Unit Tests: Fast and Focused
Standard unit tests for business logic. Nothing fancy here — table-driven tests in Go, pytest in Python. The key was keeping them fast (under 5 seconds total) so developers would actually run them.
Integration Tests: The Real MVP
Integration tests were where we caught the most bugs. We used testcontainers to spin up real NATS and Iceberg instances in Docker during CI:
func TestCatalogOperationFlow(t *testing.T) {
ctx := context.Background()
// Start a real NATS server in Docker
natsC, err := testcontainers.GenericContainer(ctx, testcontainers.GenericContainerRequest{
ContainerRequest: testcontainers.ContainerRequest{
Image: "nats:latest",
ExposedPorts: []string{"4222/tcp"},
Cmd: []string{"-js"}, // Enable JetStream
},
Started: true,
})
require.NoError(t, err)
defer natsC.Terminate(ctx)
// Connect and run the actual flow
// ...
}This approach caught bugs that unit tests with mocked NATS clients never would have found — things like serialization mismatches, incorrect JetStream consumer configurations, and race conditions in message acknowledgment.
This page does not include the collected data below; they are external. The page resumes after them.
--- src/rtl/fifo_ctrl.sv ---
// Pointer/flag controller for a synchronous FIFO built around fifo_core.
// Qualifies push/pop against full/empty and tracks occupancy plus sticky errors.
module fifo_ctrl #(
  parameter int ADDR_WIDTH    = 4,
  parameter int AFULL_THRESH  = 14,
  parameter int AEMPTY_THRESH = 2
) (
  input  logic                  clk,
  input  logic                  rst,
  input  logic                  push,
  input  logic                  pop,
  input  logic                  clr_err,
  output logic                  wr_en,
  output logic                  rd_en,
  output logic [ADDR_WIDTH-1:0] wr_ptr,
  output logic [ADDR_WIDTH-1:0] rd_ptr,
  output logic                  full,
  output logic                  empty,
  output logic                  almost_full,
  output logic                  almost_empty,
  output logic [ADDR_WIDTH:0]   count,
  output logic                  overflow,
  output logic                  underflow
);

  localparam logic [ADDR_WIDTH:0] AFULL_LVL  = (ADDR_WIDTH+1)'(AFULL_THRESH);
  localparam logic [ADDR_WIDTH:0] AEMPTY_LVL = (ADDR_WIDTH+1)'(AEMPTY_THRESH);

  logic [ADDR_WIDTH:0] wp;
  logic [ADDR_WIDTH:0] rp;
  logic                ovf_evt;
  logic                udf_evt;

  // Flags depend only on the registered pointers, never on push/pop.
  assign count        = wp - rp;
  assign empty        = (wp == rp);
  assign full         = (wp[ADDR_WIDTH] != rp[ADDR_WIDTH]) &&
                        (wp[ADDR_WIDTH-1:0] == rp[ADDR_WIDTH-1:0]);
  assign almost_full  = (count >= AFULL_LVL);
  assign almost_empty = (count <= AEMPTY_LVL);
  assign wr_ptr       = wp[ADDR_WIDTH-1:0];
  assign rd_ptr       = rp[ADDR_WIDTH-1:0];

  // A pop frees a slot in the same cycle, so a push into a full FIFO is accepted with it.
  assign rd_en   = pop & ~empty;
  assign wr_en   = push & (~full | pop);
  assign ovf_evt = push & full & ~pop;
  assign udf_evt = pop & empty;

  always_ff @(posedge clk) begin
    if (rst) begin
      wp        <= '0;
      rp        <= '0;
      overflow  <= 1'b0;
      underflow <= 1'b0;
    end else begin
      wp <= wp + {{ADDR_WIDTH{1'b0}}, wr_en};
      rp <= rp + {{ADDR_WIDTH{1'b0}}, rd_en};
      // A fresh error outranks a simultaneous clear.
      if (ovf_evt)
        overflow <= 1'b1;
      else if (clr_err)
        overflow <= 1'b0;
      if (udf_evt)
        underflow <= 1'b1;
      else if (clr_err)
        underflow <= 1'b0;
    end
  end

endmodule

--- config.mk ---
export PLATFORM = sky130hd
export DESIGN_NAME = fifo_ctrl
export DESIGN_NICKNAME = d
export VERILOG_FILES = /design/src/rtl/fifo_ctrl.sv
export SDC_FILE = /design/constraint.sdc
export NUM_CORES = 1
export LEC_CHECK = 0
export CORE_MARGIN = 4
export CORE_UTILIZATION = 38
export CTS_CLUSTER_DIAMETER = 80
export DETAILED_ROUTE_END_ITERATION = 16
export PLACE_DENSITY = 0.75
export SYNTH_ARGS = -nofsm -noshare
export SYNTH_HDL_FRONTEND = slang
export SYNTH_SLANG_ARGS = --single-unit
--- constraint.sdc ---
create_clock -name clk -period 4.8 [get_ports clk]
set_clock_uncertainty 0.05 [all_clocks]
set_input_delay 1.2 -clock clk [delete_from_list [all_inputs] [get_ports clk]]
set_output_delay 1.2 -clock clk [all_outputs]
set_load 0.02 [all_outputs]
Word-level counts from Yosys, hierarchy flattened
Cells that the tools add are included.
Storage, ports and cells
  register bits after elaboration: 12
  bits of input ports: 5
  output and inout port bits: 21
  word-level logic and storage cells: 27
Cells by class
  $add $sub $neg: 3
  order comparisons: 2
  equal/unequal tests: 3
  mux-type cells: 3
  bitwise operators: 9
  reductions and logical operators: 3
Operators with widths (number)
  adder 5 x 1 -> 5 bit: 2
  AND 1 bit: 5
  equality test 5 bit: 1
  >= comparator 5 x 4 -> 1 bit, second input constant: 1
  less-or-equal comparator 5 x 2 -> 1 bit, second input constant: 1
  subtractor 5 bit: 1
  equality test 4 bit: 1
  nonzero test 2 bit: 2
  2-to-1 mux 1 bit: 3
  inverter 1 bit: 3
  logical AND 1 bit: 1
  != test 1 bit: 1
  bitwise OR 1 bit: 1

Logic depth before layout (Yosys ltp)
Gate-level depths: netlist of the first run.
  word-level depth: 6
  gate-level depth with buffers: 10
  mapped depth without buffers: 10

Least setup slack after synthesis of the first run
OpenSTA, ideal clock, no wires.
  path type: reg-to-output
  from: register wp[0]
  to: output port almost_empty
  data arrival time: 2.092 ns
  data required time: 3.550 ns
  path slack: 1.458 ns
  cell stages (with the launch flop): 9
  path buffers: 0
  cells stage by stage: dfxtp_1 > inv_1 > ha_1 > inv_1 > fa_1 > a21o_1 > a21oi_2 > xnor2_1 > a2111oi_2
Between the ends
  word-level cells in the longest chain between the ends: 2
Ends and longest elaborated chain
  start, declared: RTL line 29  | logic [ADDR_WIDTH:0] wp;
  start signal, assigned: RTL line 57  | wp <= wp + {{ADDR_WIDTH{1'b0}}, wr_en};
  subtractor 5 bit: RTL line 35  | assign count = wp - rp;
  net count[4]: RTL line 21  | output logic [ADDR_WIDTH:0] count,
  less-or-equal comparator 5 x 2 -> 1 bit: RTL line 40  | assign almost_empty = (count <= AEMPTY_LVL);
  end, declared: RTL line 20  | output logic almost_empty,
The timed path passes the listed nets, and every way through them passes these cells.

Worst setup path after layout of the first run
  from: register wp[0]
  to: output port almost_empty
Between the ends
  word-level cells in the longest chain between the ends: 2
Ends and longest elaborated chain (RTL line)
  subtractor 5 bit: 35
  less-or-equal comparator 5 x 2 -> 1 bit: 40
Every way passes these cells.

==> results.md, run 1 <==
- Synth warn: 0
- CP Launch Point: wp[0]
- Drt drc: 0
- TritonCTS Sinks: 12
- Synthesized area: 733 µm²
- Status: finished, final reports clean
- Seq/Total Area, Yosys: 32.8%
- Routability cong.: 0.748
- FP Rows: 15
- Worst Tran Pin Value: 0.429 ns
- Reg2reg path depth: 10
- Hold Crit Class: register to register
- Total Power: 372 µW
- TritonCTS buffer count: 3
- Netlist cell types: 21
- Post-route setup slack: 0.793 ns
- Grt ovf: 0
- Mean Syn Cell Area: 9.17 µm²
- Syn Inst Count: 80
- Hold Path Stages: 3
- Initial antenna violation count: 0
- Dpl cells: 121
- DP HPWL: 1180 µm
- Ports: 26
- Worst Path Required: 3.55 ns
- Worst R2R Start: rp[2]
- Clock slew at reported path FFs: 0.07 ns
- Share of layout cells above drive strength 1: 7.07%
- Pre-CTS setup slack: 0.968 ns
- HP Start: rp[3]
- Critical Path Sink Type: output pin
- Post-route minimum period: 4.01 ns
- Largest net degree at the start of global routing: 13
- First-pass DRT Iterations: 2
- Later-pin clock latency in the skew report: 0.27 ns
- Pwr dens: 382 nW/µm²
- Post-Synthesis Net Count: 94
- Final wirelength: 1410 µm
- Maxcap violations: 0
- Vias: 585
- Fin cells: 124
- RSZ-0062 raised after global routing: no
- Final hold viol count: 0
- Area growth, synth to finish: 32.8%
- Die X: 51.9 µm
- H-tree depth: 1
- Rel. slew slack: 71.3%
- Final period util: 83.5%
- Die area: 2700 µm²
- Final Max Slew Viols: 0
- Final Net Count: 115
- 1st-iter DRT viols: 10
- Layout Utilization: 54.6%
- WHS: 0.524 ns
- Die height: 51.9 µm
- Top post-synthesis cells by area: dfxtp_1, ha_1, buf_4, xor2_1, nor2b_1
- Setup CP Type: register to output pin
- Final ANT Viol Nets: 0
- Initial core utilization: 41.1%
- CP max FO: 3
- Clk root buf: clkbuf_4
- Hold buffers post-CTS: 0
- Crit path DAT: 2.76 ns
- Global-route wire length before repair: 2530 µm
- Fin area: 973 µm²
- Max VDD drop: 174 µV
- Register bit total from synthesis: 12
- Startpoint type of the worst setup path: register
- Vias in the first global route: 619
- Synth area leader: dfxtp_1
- Setup TNS: 0 ns
- IO Port Bufs: 25
- Ant. Diodes: 0
- # setup viols final: 0
- Clock Path Buffers: 2
- Vias per std cell: 4.72
- Drt wl/cell: 11.4 µm
- Core area: 1780 µm²
- Number of gates resized after CTS: 0
- CTS tree: yes
- Pleak: 0.389 nW
- Peak Freq: 250 MHz
- Post-synth top area share: 32.8%
- DP Area: 951 µm²
- Post-CTS setup buffers: 0
- Total track usage: 12.6%
==> cell type report <==
type	instances	area, µm²
clock buffers	3	22.5
inverters	6	22.5
fillers	160	810
repair buffers	25	250
multi-input cells	53	407
flip-flops and latches	12	240
well taps	25	31.3
==> state kept, by name, summed over array words and instances (netlist names) <==
| signal | count |
|---|---|
| wp | 5 |
| overflow | 1 |
| underflow | 1 |
| rp | 5 |
==> power breakdown <==
group / leakage [nW] / total [mW] / internal (mW) / switching [mW]
combinational: 0.278 / 0.199 / 0.0965 / 0.102
sequential: 0.0975 / 0.112 / 0.106 / 0.00596
clock: 0.0138 / 0.0612 / 0.0290 / 0.0321
total: 0.389 / 0.372 / 0.232 / 0.140
==> cell usage in the layout (no fill, tap or decap) <==
master,netlist,layout
xnor2_1,4,4
clkbuf_4,0,3
nor2_1,10,10
nand4_1,1,1
a21oi_1,3,3
fa_1,1,1
nand3_1,4,4
a21o_1,1,1
o21ai_0,1,1
nor3_1,1,1
clkdlybuf4s50_1,0,25
a2111oi_2,1,1
nor2b_1,8,8
a31o_2,1,1
inv_1,6,6
xor2_1,6,6
dfxtp_1,12,12
xnor2_2,1,1
a21oi_2,1,1
nand2_1,1,1
ha_1,8,8
==> cell usage after synthesis <==
| library cell | instances |
|---|---|
| xnor2_1 | 4 |
| nand3_1 | 4 |
| clkbuf_1 | 1 |
| o21ai_0 | 1 |
| nand2_1 | 1 |
| nor3_1 | 1 |
| dfxtp_1 | 12 |
| nor2_1 | 10 |
| fa_1 | 1 |
| nor2b_1 | 8 |
| a2111oi_2 | 1 |
| a21oi_2 | 1 |
| buf_4 | 8 |
| xor2_1 | 6 |
| inv_1 | 6 |
| ha_1 | 8 |
| a31o_2 | 1 |
| xnor2_2 | 1 |
| a21oi_1 | 3 |
| nand4_1 | 1 |
| a21o_1 | 1 |
==> worst paths after layout <==
kind	endpoint	slack, ns
setup / recovery	almost_empty	0.79
hold / removal	rp[4]	0.52
setup reg to reg	wp[4]	2.53
hold reg to reg	rp[4]	0.52
==> critical path, stage by stage (launching register included) <==
cell	delay, ns
dfxtp_1	0.34
inv_1	0.07
ha_1	0.17
inv_1	0.06
fa_1	0.40
a21o_1	0.19
a21oi_2	0.14
xnor2_1	0.12
a2111oi_2	0.34
clkdlybuf4s50_1	0.66
==> cells by family (layout without fill, tap and decap cells) <==
logic type      Yosys count  count (layout)  synth area share (%)
fa+ha+maj                 9               9                  16.4
buf+inv                  15              34                  11.8
simple gates             25              25                  16.7
xor+xnor                 11              11                  14.2
compound gates            8               8                  8.19
flops                    12              12                  32.8
==> routing by layer <==
layer,vias to the layer above,wire [µm],GRT usage (%)
met1,257,671,15.4
li1,297,-,-
met2,26,596,19.0
met4,0,40,9.61
met3,5,105,2.87
met5,-,0,0
(Power assumes the default switching activity.)
==> inputs of run 2 (changes only) <==
Clock period 4.8 ns to 3.9 ns, I/O delays scaled along.
==> results.md, run 2 (synthesized netlist as in run 1, its figures left out) <==
- RSZ-0062 raised after global routing: no
- Core area: 1780 µm²
- DP HPWL: 1110 µm
- Flop2flop setup slack: 1.62 ns
- IO Port Bufs: 25
- Clock Path Buffers: 2
- Setup CP Type: register to output pin
- Peak Freq: 282 MHz
- Die area: 2700 µm²
- Pwr dens: 464 nW/µm²
- Final wirelength: 1360 µm
- First-pass DRT Iterations: 4
- Share of layout cells above drive strength 1: 7.07%
- TritonCTS buffer count: 3
- FP Rows: 15
- TritonCTS Sinks: 12
- Most frequent cells in the layout: clkdlybuf4s50_1, dfxtp_1, nor2_1
- Fillers: 158
- Critical Path Sink Type: output pin
- Crit path DAT: 2.53 ns
- Fin cells: 124
- Dpl cells: 121
- Later-pin clock latency in the skew report: 0.26 ns
- H-tree depth: 1
- Worst r2r dst: wp[4]
- Hold Path Stages: 2
- Clock slew at reported path FFs: 0.07 ns
- Grt ovf: 0
- Pleak: 0.397 nW
- Clk root buf: clkbuf_4
- Initial core utilization: 41.1%
- Global-route wire length before repair: 2240 µm
- Setup TNS: 0 ns
- Final ANT Viol Nets: 0
- DP Area: 951 µm²
- Final period util: 91.0%
- Crit-path cells: ha_1, inv_1, fa_1, a21o_1, a21oi_2, xnor2_1, a31o_2, clkdlybuf4s50_1
- Ports: 26
- Status: finished, final reports clean
- Max VDD drop: 243 µV
- Final hold viol count: 0
- Commonest non-fill, non-tap cell in the layout: clkdlybuf4s50_1
- CP max FO: 3
- Worst R2R Start: rp[2]
- Final Net Count: 115
- Total track usage: 11.5%
- Post-route minimum period: 3.55 ns
- Fin area: 976 µm²
- Final Max Slew Viols: 0
- Reg2reg path depth: 10
- # setup viols final: 0
- 1st-iter DRT viols: 7
- Area growth, synth to finish: 33.1%
- Vias per std cell: 4.67
- Top flop regs: rp (5), wp (5)
- Rel. slew slack: 71.3%
- Hold buffers post-CTS: 0
- HP Start: wp[3]
- Hold Path End: wp[3]
- Post-CTS setup buffers: 0
- Ant. Diodes: 0
- Largest net degree at the start of global routing: 13
- Number of gates resized after CTS: 0
- Maxcap violations: 0
- Slowest stage cell, crit path: clkdlybuf4s50_1
- Die height: 51.9 µm
- Vias in the first global route: 510
- Vias: 579
- Routability cong.: 0.804
- Max stage delay on crit path: 0.60 ns
- Drt drc: 0
- Initial antenna violation count: 0
- Worst Path Required: 2.87 ns
- Hold Crit Class: register to register
- Worst Tran Pin Value: 0.430 ns
- Drt wl/cell: 11.0 µm
- Startpoint type of the worst setup path: register
- Die X: 51.9 µm
- CTS tree: yes
run 2: cell count changes in the layout (fill, tap and decap cells not counted):
cell | previous run | this run
clkdlybuf4s50_1 | 25 | 24
dlymetal6s2s_1 | 0 | 1
run 2: cell type report:
class | instances | area [µm²] | area share, %
Multi-Input combinational cell | 53 | 407 | 41.7
Clock buffer | 3 | 22.5 | 2.31
Sequential cell | 12 | 240 | 24.6
Inverter | 6 | 22.5 | 2.31
Timing Repair Buffer | 25 | 253 | 25.9
Tap cell | 25 | 31.3 | 3.21
run 2: per-stage QoR:
stage | setup slack (ns) | power (mW) | util (%) | hold slack [ns]
4_1_cts | 0.157 | 0.460 | 54.6 | 0.543
2_1_floorplan | 0.783 | 0.289 | - | 0.476
3_5_place_dp | 0.455 | 0.385 | 53.3 | 0.525
6_report | 0.350 | 0.453 | 54.7 | 0.539
5_1_grt | 0.199 | 0.486 | 54.7 | 0.564
3_3_place_gp | 0.466 | 0.383 | 53.3 | 0.516
run 2: how the worst max path moves through the flow:
stage | from | slack, ns | depth (start not counted) | end
finish | rp[0] | 0.35 | 8 | almost_full
global route | rp[0] | 0.20 | 8 | almost_full
CTS | wp[0] | 0.16 | 9 | almost_empty
detailed placement | rp[0] | 0.45 | 8 | almost_empty
global placement | wp[0] | 0.47 | 9 | almost_empty
floorplan | wp[0] | 0.78 | 8 | almost_empty
run 2: routing by layer:
layer / up-vias / track usage, % / wire length [µm]
met2: 25 / 15.7 / 567
met3: 2 / 3.15 / 110
li1: 299 / - / -
met5: - / 0 / 0
met1: 253 / 15.4 / 666
met4: 0 / 7.86 / 14
run 2: power by group:
group | internal (mW) | switching (mW)
sequential | 0.131 | 0.00724
combinational | 0.117 | 0.126
clock | 0.0356 | 0.0364
total | 0.284 | 0.169
run 2: worst max-delay path: cells and delay by family (launching register included):
family,cells,cell delay (ns)
adder cells (fa/ha/maj),2,0.59
buffers and inverters,2,0.65
AO/OA/AOI/OAI,3,0.47
flip-flops,1,0.37
XOR/XNOR,1,0.19
==> inputs of run 3 (changes only) <==
Settings changed: PLACE_DENSITY 0.75 to 0.69, SKIP_CTS_REPAIR_TIMING from default to 1.
==> results.md, run 3 (synthesized netlist as in run 1, its figures left out) <==
- Pwr dens: 461 nW/µm²
- Final Net Count: 115
- Status: finished, final reports clean
- Internal power: 283 µW
- Register area: 240 µm²
- Worst Tran Pin Value: 0.435 ns
- Commonest non-fill, non-tap cell in the layout: clkdlybuf4s50_1
- H-tree depth: 1
- Critical Path Sink Type: output pin
- Net Sw Power: 167 µW
- CTS tree: yes
- Total Power: 450 µW
- Post-route setup slack: 0.352 ns
- 1st-iter DRT viols: 4
- Rel. slew slack: 70.9%
- Area of the multi-input gates: 407 µm²
- Routability cong.: 0.791
- Later-pin clock latency in the skew report: 0.26 ns
- Grt ovf: 0
- Die height: 51.9 µm
- Die X: 51.9 µm
- Seq pwr share: 30.6%
- DP HPWL: 1080 µm
- Core area: 1780 µm²
- Pre-CTS setup slack: 0.450 ns
- Setup TNS: 0 ns
- Maxcap violations: 0
- Drt wl/cell: 10.3 µm
- Vias in the first global route: 535
- First-pass DRT Iterations: 4
- Crit path DAT: 2.52 ns
- Peak Freq: 282 MHz
- Die area: 2700 µm²
- Pleak: 0.397 nW
- Drt drc: 0
- Clock slew at reported path FFs: 0.07 ns
- TritonCTS buffer count: 3
- Total track usage: 11.4%
- Switching share of power: 37.0%
- Combinational power share: 53.6%
- Max VDD drop: 241 µV
- Final wirelength: 1280 µm
- Clk network pwr share: 15.8%
- Final period util: 91.0%
- Startpoint type of the worst setup path: register
- Initial core utilization: 41.1%
- RSZ-0062 raised after global routing: no
- Setup CP Type: register to output pin
- Global-route wire length before repair: 2260 µm
- Vias: 566
- Top flop regs: rp (5), wp (5)
- Vias per std cell: 4.56
- Worst Path Required: 2.87 ns
- CP max FO: 3
- # setup viols final: 0
- FP Rows: 15
- Fillers: 163
- Ports: 26
- Ant. Diodes: 0
- Final ANT Viol Nets: 0
- Clk root buf: clkbuf_4
- Area growth, synth to finish: 33.1%
- Share of layout cells above drive strength 1: 7.07%
- Final hold viol count: 0
- IO Port Bufs: 25
- Final Max Slew Viols: 0
- Most frequent cells in the layout: clkdlybuf4s50_1, dfxtp_1, nor2_1
- TritonCTS Sinks: 12
- Initial antenna violation count: 0
- Post-route minimum period: 3.55 ns
- WHS: 0.522 ns
- Hold Crit Class: register to register
- Clock Path Buffers: 2
- Largest net degree at the start of global routing: 13
==> run 3: cell counts in the layout (fill, tap and decap cells not counted) <==
No cell type changed its count.
==> run 3: cell type report <==
class,count,area share [%]
clock buffers,3,2.31
multi-input cells,53,41.7
flip-flops and latches,12,24.6
repair buffers,25,25.9
well taps,25,3.21
inverters,6,2.31
==> run 3: power groups by stage <==
stage / clock [mW] / sequential [mW] / combinational, mW
floorplan: 0 / 0.141 / 0.147
global placement: 0 / 0.141 / 0.243
detailed placement: 0 / 0.141 / 0.245
CTS: 0.0746 / 0.138 / 0.246
global route: 0.0803 / 0.140 / 0.263
finish: 0.0712 / 0.138 / 0.241
==> run 3: metrics by stage <==
| stage | utilization (%) | instance area [µm²] | instances |
|---|---|---|---|
| finish | 54.7 | 976 | 124 |
| detailed placement | 53.3 | 951 | 121 |
| CTS | 54.6 | 973 | 124 |
| floorplan | - | 733 | 80 |
| global route | 54.7 | 976 | 124 |
| global placement | 53.3 | 951 | 121 |
==> run 3: final timing paths <==
path | slack [ns] | start | depth (start not counted) | to
max | 0.35 | wp[0] | 9 | almost_full
max reg2reg | 1.62 | rp[2] | 10 | wp[4]
min reg2reg | 0.52 | rp[3] | 3 | rp[4]
min | 0.52 | rp[3] | 3 | rp[4]
==> run 3: routing by layer <==
layer | part of all wire, % | global-route usage (%) | vias to the layer above
li1 | - | - | 294
met1 | 47 | 13.2 | 244
met2 | 41 | 16.7 | 26
met3 | 11 | 4.87 | 2
met4 | 1.2 | 7.86 | 0
met5 | 0 | 0 | -
==> run 3: worst max-delay path: stages, from the launching register on <==
cell,delay [ns]
dfxtp_1,0.33
inv_1,0.06
ha_1,0.15
inv_1,0.05
fa_1,0.39
a21o_1,0.18
a21oi_2,0.14
xnor2_1,0.19
a31o_2,0.16
clkdlybuf4s50_1,0.60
End-to-End Tests: Confidence Before Deploy
We had a small suite of E2E tests that ran the entire system (Go API + Python workers + NATS + Iceberg catalog) in a docker-compose environment. These ran in CI before any merge to main and took about 3 minutes. Worth every second.
Key Takeaways
After building and operating this system for several months, processing over 100 catalog operations and automating 60% of data validation tasks, here are the principles I'd carry forward to any distributed system:
-
Design for failure from day one. Every network call can fail. Build retry logic with exponential backoff, circuit breakers for cascading failure prevention, and graceful degradation into your systems before you need them — not after the first outage.
-
Observability is not optional. You can't debug what you can't see. We instrumented everything with structured JSON logging, OpenTelemetry traces across service boundaries, and Prometheus metrics for queue depths, processing latencies, and error rates. When something broke at 2 AM, we could trace a request across all three services in under a minute.
-
Schema evolution matters more than you think. Protocol Buffers gave us backwards-compatible schema evolution that let us deploy services independently. Plan for how your data contracts will change over time. If you're using JSON, at least document your schema with JSON Schema or OpenAPI and version your APIs.
-
Test at every level, but invest most in integration tests. Unit tests are cheap and fast. E2E tests give confidence. But integration tests — testing real interactions between your service and its dependencies — catch the bugs that actually cause production incidents.
-
Operational simplicity beats theoretical elegance. We chose NATS over Kafka despite Kafka's richer feature set because NATS was dramatically simpler to operate. In a small team, every hour spent on infrastructure operations is an hour not spent building product.
What's Next
I'm continuing to explore how AI agents can be integrated into data lake workflows. The intersection of intelligent automation and distributed infrastructure is where I see the most exciting opportunities — systems that don't just process data but understand and correct themselves. The self-correcting agent system we built at MinIO is just the beginning.
I'm also interested in how emerging technologies like WebAssembly might change the polyglot service story. Imagine running Python ML models compiled to Wasm inside a Go service, eliminating the network hop entirely while keeping language-appropriate tooling. That's a future I'm excited about.